PSME4 abrogates anti-tumor immunity and promotes resistance to immunotherapy in NSCLC

Immunoproteasomes have numerous functions including promoting cellular inflammation, antigen presentation and tumor immunogenicity. However, the precise mechanisms by which their activity is regulated is not fully understood. By profiling the degradation landscape in lung cancer tissue and adjacent controls we found tumor-specific alterations and increased proteasomal degradation in non-small cell lung cancer (NSCLC). Our analysis revealed that the proteasome activator, PA200/PSME4, is increased in NSCLC and associated with poor survival. Here we found that PSME4 directly binds to and attenuates the activity of the immunoproteasome. This antagonistic interaction promotes IL6 secretion which in turn abrogates anti-tumor immunity and drives tumor progression in vivo.

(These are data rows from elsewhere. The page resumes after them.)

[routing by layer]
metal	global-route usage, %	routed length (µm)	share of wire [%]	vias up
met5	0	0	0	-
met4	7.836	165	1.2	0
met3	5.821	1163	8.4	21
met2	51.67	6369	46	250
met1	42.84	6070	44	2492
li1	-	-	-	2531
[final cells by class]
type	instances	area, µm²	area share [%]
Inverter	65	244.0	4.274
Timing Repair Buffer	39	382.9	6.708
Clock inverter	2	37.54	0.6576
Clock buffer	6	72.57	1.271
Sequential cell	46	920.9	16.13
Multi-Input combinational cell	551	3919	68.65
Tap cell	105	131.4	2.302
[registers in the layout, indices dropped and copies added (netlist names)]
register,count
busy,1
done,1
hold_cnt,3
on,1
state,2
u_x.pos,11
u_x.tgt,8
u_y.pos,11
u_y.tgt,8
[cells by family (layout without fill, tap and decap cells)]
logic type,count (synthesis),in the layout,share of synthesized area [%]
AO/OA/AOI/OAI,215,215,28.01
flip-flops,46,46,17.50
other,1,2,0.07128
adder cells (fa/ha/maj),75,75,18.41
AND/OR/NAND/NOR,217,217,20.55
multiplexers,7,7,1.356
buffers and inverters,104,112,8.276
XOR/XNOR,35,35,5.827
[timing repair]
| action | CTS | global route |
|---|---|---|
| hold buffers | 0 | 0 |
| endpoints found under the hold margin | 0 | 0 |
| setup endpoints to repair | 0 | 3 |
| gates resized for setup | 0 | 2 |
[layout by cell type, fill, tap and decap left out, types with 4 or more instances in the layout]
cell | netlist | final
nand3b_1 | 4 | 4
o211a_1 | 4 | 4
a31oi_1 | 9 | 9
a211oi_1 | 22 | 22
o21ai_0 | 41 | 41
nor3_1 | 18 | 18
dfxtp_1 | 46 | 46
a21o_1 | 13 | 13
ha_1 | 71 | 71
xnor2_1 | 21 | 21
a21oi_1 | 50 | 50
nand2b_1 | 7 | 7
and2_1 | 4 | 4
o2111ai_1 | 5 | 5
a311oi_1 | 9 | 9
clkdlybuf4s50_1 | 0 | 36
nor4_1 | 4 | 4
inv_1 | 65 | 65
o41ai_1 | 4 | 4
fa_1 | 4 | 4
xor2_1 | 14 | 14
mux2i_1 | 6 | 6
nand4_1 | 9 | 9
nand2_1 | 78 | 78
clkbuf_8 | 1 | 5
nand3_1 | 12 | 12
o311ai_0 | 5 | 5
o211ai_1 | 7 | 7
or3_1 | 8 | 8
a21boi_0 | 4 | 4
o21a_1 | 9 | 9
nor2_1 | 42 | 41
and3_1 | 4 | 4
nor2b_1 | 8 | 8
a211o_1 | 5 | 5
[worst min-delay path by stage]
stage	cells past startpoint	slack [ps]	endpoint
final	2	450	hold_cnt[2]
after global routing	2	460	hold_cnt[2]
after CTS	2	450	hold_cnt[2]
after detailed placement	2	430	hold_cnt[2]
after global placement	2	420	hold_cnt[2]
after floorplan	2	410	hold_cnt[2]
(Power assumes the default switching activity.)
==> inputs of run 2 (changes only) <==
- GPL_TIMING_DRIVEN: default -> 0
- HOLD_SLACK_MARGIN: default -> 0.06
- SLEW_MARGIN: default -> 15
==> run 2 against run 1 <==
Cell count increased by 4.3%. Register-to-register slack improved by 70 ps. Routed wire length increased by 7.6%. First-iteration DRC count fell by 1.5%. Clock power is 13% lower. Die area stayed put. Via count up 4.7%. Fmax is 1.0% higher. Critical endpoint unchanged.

Consistent with this reduction in tumor immunogenicity, we found that the ratio between PSME4 and the immunoproteasome was significantly associated with poor response to immune checkpoint blockade. Collectively, our results provide a novel paradigm where the proteasome regulator PSME4 asymmetrically modulates the balance between immuno- and constitutive proteasome activity, thereby promoting a ‘cold’ tumor state. This offers a novel understanding for regulatory mechanisms underlying tumor proteostasis and promotes PSME4 as a novel target for sensitizing response to immunotherapy in NSCLC and other cancer types.